*PROBLEM DESCRIPTION*.
Retype, word for word, each line between the lines holding "parameter int AXI_ID_IN" and "i_rsp_release && w_rsp_in_range &&", inclusive, and leave the rest of the data alone.

(Saved entries)
■ ■ ■ ■ ■ ■ ■

$ cat src/rtl/axi_id_remap_pkg.sv
// Shared types and helpers for the AXI ID remap table. The types below are sized
// for the default build; the slot table derives its own widths from its parameters.
package axi_id_remap_pkg;

    localparam int DEF_ID_IN   = 8;
    localparam int DEF_ID_OUT  = 4;
    localparam int DEF_SLOTS   = 16;
    localparam int DEF_MAX_TXN = 4;
    // Widest free-slot vector the priority helper can scan.
    localparam int MAX_SLOTS   = 256;

    function automatic int idx_width(input int n);
        return (n > 1) ? $clog2(n) : 1;
    endfunction

    localparam int SLOT_IDX_W = idx_width(DEF_SLOTS);
    localparam int CNT_W      = $clog2(DEF_MAX_TXN + 1);

    typedef logic [SLOT_IDX_W-1:0] slot_idx_t;
    typedef logic [CNT_W-1:0]      cnt_t;

    typedef struct packed {
        logic                 valid;
        logic [DEF_ID_IN-1:0] in_id;
        cnt_t                 cnt;
    } slot_entry_t;

    // Index of the lowest set bit, or -1 when no bit is set.
    function automatic int lowest_free(input logic [MAX_SLOTS-1:0] free_vec);
        int idx;
        idx = -1;
        for (int i = MAX_SLOTS - 1; i >= 0; i--) begin
            if (free_vec[i]) begin
                idx = i;
            end
        end
        return idx;
    endfunction

endpackage

$ cat src/rtl/id_remap_slot_table.sv
// One content-addressed ID slot table: lookup/allocate on the request side,
// restore/release on the response side, with a per-slot outstanding counter.
module id_remap_slot_table
    import axi_id_remap_pkg::*;
#(
    parameter int AXI_ID_IN  = 8,
    parameter int AXI_ID_OUT = 4,
    parameter int NUM_SLOTS  = 16,
    parameter int MAX_TXN    = 4
) (
    input  logic                  clk,
    input  logic                  rst,
    input  logic [AXI_ID_IN-1:0]  i_req_id,
    input  logic                  i_req_fire,
    output logic                  o_req_ok,
    output logic [AXI_ID_OUT-1:0] o_req_slot,
    input  logic [AXI_ID_OUT-1:0] i_rsp_slot,
    input  logic                  i_rsp_release,
    output logic                  o_rsp_hit,
    output logic [AXI_ID_IN-1:0]  o_rsp_in_id
);

    localparam int IDX_W = idx_width(NUM_SLOTS);
    localparam int SC_W  = $clog2(MAX_TXN + 1);

    typedef struct packed {
        logic                 valid;
        logic [AXI_ID_IN-1:0] in_id;
        logic [SC_W-1:0]      cnt;
    } entry_t;

    entry_t               w_slot [NUM_SLOTS];
    logic [NUM_SLOTS-1:0] w_hit_vec;
    logic [NUM_SLOTS-1:0] w_free_vec;
    logic [NUM_SLOTS-1:0] w_inc;
    logic [NUM_SLOTS-1:0] w_dec;

    logic                 w_hit;
    logic [IDX_W-1:0]     w_hit_idx;
    logic [SC_W-1:0]      w_hit_cnt;
    logic                 w_any_free;
    logic [IDX_W-1:0]     w_alloc_idx;
    logic [IDX_W-1:0]     w_sel_idx;
    int                   w_free_int;

    logic                 w_rsp_in_range;
    logic [IDX_W-1:0]     w_rsp_idx;
    logic                 w_rsp_valid;
    logic [AXI_ID_IN-1:0] w_rsp_in_id;

    genvar gi;
    generate
        for (gi = 0; gi < NUM_SLOTS; gi++) begin : g_slot
            entry_t r_entry;

            assign w_slot[gi]     = r_entry;
            assign w_hit_vec[gi]  = r_entry.valid && (r_entry.in_id == i_req_id);
            assign w_free_vec[gi] = !r_entry.valid;
            assign w_inc[gi]      = i_req_fire && (w_sel_idx == IDX_W'(gi));
            assign w_dec[gi]      = i_rsp_release && w_rsp_in_range &&
                                    (w_rsp_idx == IDX_W'(gi)) && r_entry.valid;

            // Request and release on the same slot cancel out, even at cnt==1.
            always_ff @(posedge clk or posedge rst) begin
                if (rst) begin
                    r_entry <= '0;
                end else begin
                    case ({w_inc[gi], w_dec[gi]})
                        2'b10: begin
                            if (r_entry.valid) begin
                                r_entry.cnt <= r_entry.cnt + SC_W'(1);
                            end else begin
                                r_entry.valid <= 1'b1;
                                r_entry.in_id <= i_req_id;
                                r_entry.cnt   <= SC_W'(1);
                            end
                        end
                        2'b01: begin
                            r_entry.cnt <= r_entry.cnt - SC_W'(1);
                            if (r_entry.cnt == SC_W'(1)) begin
                                r_entry.valid <= 1'b0;
                            end
                        end
                        default: begin
                        end
                    endcase
                end
            end
        end
    endgenerate

    // Allocation looks only at registered state, so a slot freed this cycle
    // becomes allocatable on the next one.
    always_comb begin
        w_hit_idx = '0;
        w_hit_cnt = '0;
        for (int i = 0; i < NUM_SLOTS; i++) begin
            if (w_hit_vec[i]) begin
                w_hit_idx = IDX_W'(i);
                w_hit_cnt = w_slot[i].cnt;
            end
        end
        w_hit       = |w_hit_vec;
        w_any_free  = |w_free_vec;
        w_free_int  = lowest_free(MAX_SLOTS'(w_free_vec));
        w_alloc_idx = IDX_W'(w_free_int);
        w_sel_idx   = w_hit ? w_hit_idx : w_alloc_idx;
        o_req_ok    = w_hit ? (w_hit_cnt < SC_W'(MAX_TXN)) : w_any_free;
        o_req_slot  = AXI_ID_OUT'(w_sel_idx);
    end

    always_comb begin
        w_rsp_in_range = (32'(i_rsp_slot) < 32'(NUM_SLOTS));
        w_rsp_idx      = IDX_W'(i_rsp_slot);
        w_rsp_valid    = 1'b0;
        w_rsp_in_id    = '0;
        for (int i = 0; i < NUM_SLOTS; i++) begin
            if (w_rsp_idx == IDX_W'(i)) begin
                w_rsp_valid = w_slot[i].valid;
                w_rsp_in_id = w_slot[i].in_id;
            end
        end
        o_rsp_hit   = w_rsp_in_range && w_rsp_valid;
        o_rsp_in_id = w_rsp_in_range ? w_rsp_in_id : '0;
    end

endmodule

■ ■ ■ ■ ■ ■ ■

*ANSWER BELOW*.
    parameter int AXI_ID_IN  = 8,
    parameter int AXI_ID_OUT = 4,
    parameter int NUM_SLOTS  = 16,
    parameter int MAX_TXN    = 4
) (
    input  logic                  clk,
    input  logic                  rst,
    input  logic [AXI_ID_IN-1:0]  i_req_id,
    input  logic                  i_req_fire,
    output logic                  o_req_ok,
    output logic [AXI_ID_OUT-1:0] o_req_slot,
    input  logic [AXI_ID_OUT-1:0] i_rsp_slot,
    input  logic                  i_rsp_release,
    output logic                  o_rsp_hit,
    output logic [AXI_ID_IN-1:0]  o_rsp_in_id
);

    localparam int IDX_W = idx_width(NUM_SLOTS);
    localparam int SC_W  = $clog2(MAX_TXN + 1);

    typedef struct packed {
        logic                 valid;
        logic [AXI_ID_IN-1:0] in_id;
        logic [SC_W-1:0]      cnt;
    } entry_t;

    entry_t               w_slot [NUM_SLOTS];
    logic [NUM_SLOTS-1:0] w_hit_vec;
    logic [NUM_SLOTS-1:0] w_free_vec;
    logic [NUM_SLOTS-1:0] w_inc;
    logic [NUM_SLOTS-1:0] w_dec;

    logic                 w_hit;
    logic [IDX_W-1:0]     w_hit_idx;
    logic [SC_W-1:0]      w_hit_cnt;
    logic                 w_any_free;
    logic [IDX_W-1:0]     w_alloc_idx;
    logic [IDX_W-1:0]     w_sel_idx;
    int                   w_free_int;

    logic                 w_rsp_in_range;
    logic [IDX_W-1:0]     w_rsp_idx;
    logic                 w_rsp_valid;
    logic [AXI_ID_IN-1:0] w_rsp_in_id;

    genvar gi;
    generate
        for (gi = 0; gi < NUM_SLOTS; gi++) begin : g_slot
            entry_t r_entry;

            assign w_slot[gi]     = r_entry;
            assign w_hit_vec[gi]  = r_entry.valid && (r_entry.in_id == i_req_id);
            assign w_free_vec[gi] = !r_entry.valid;
            assign w_inc[gi]      = i_req_fire && (w_sel_idx == IDX_W'(gi));
            assign w_dec[gi]      = i_rsp_release && w_rsp_in_range &&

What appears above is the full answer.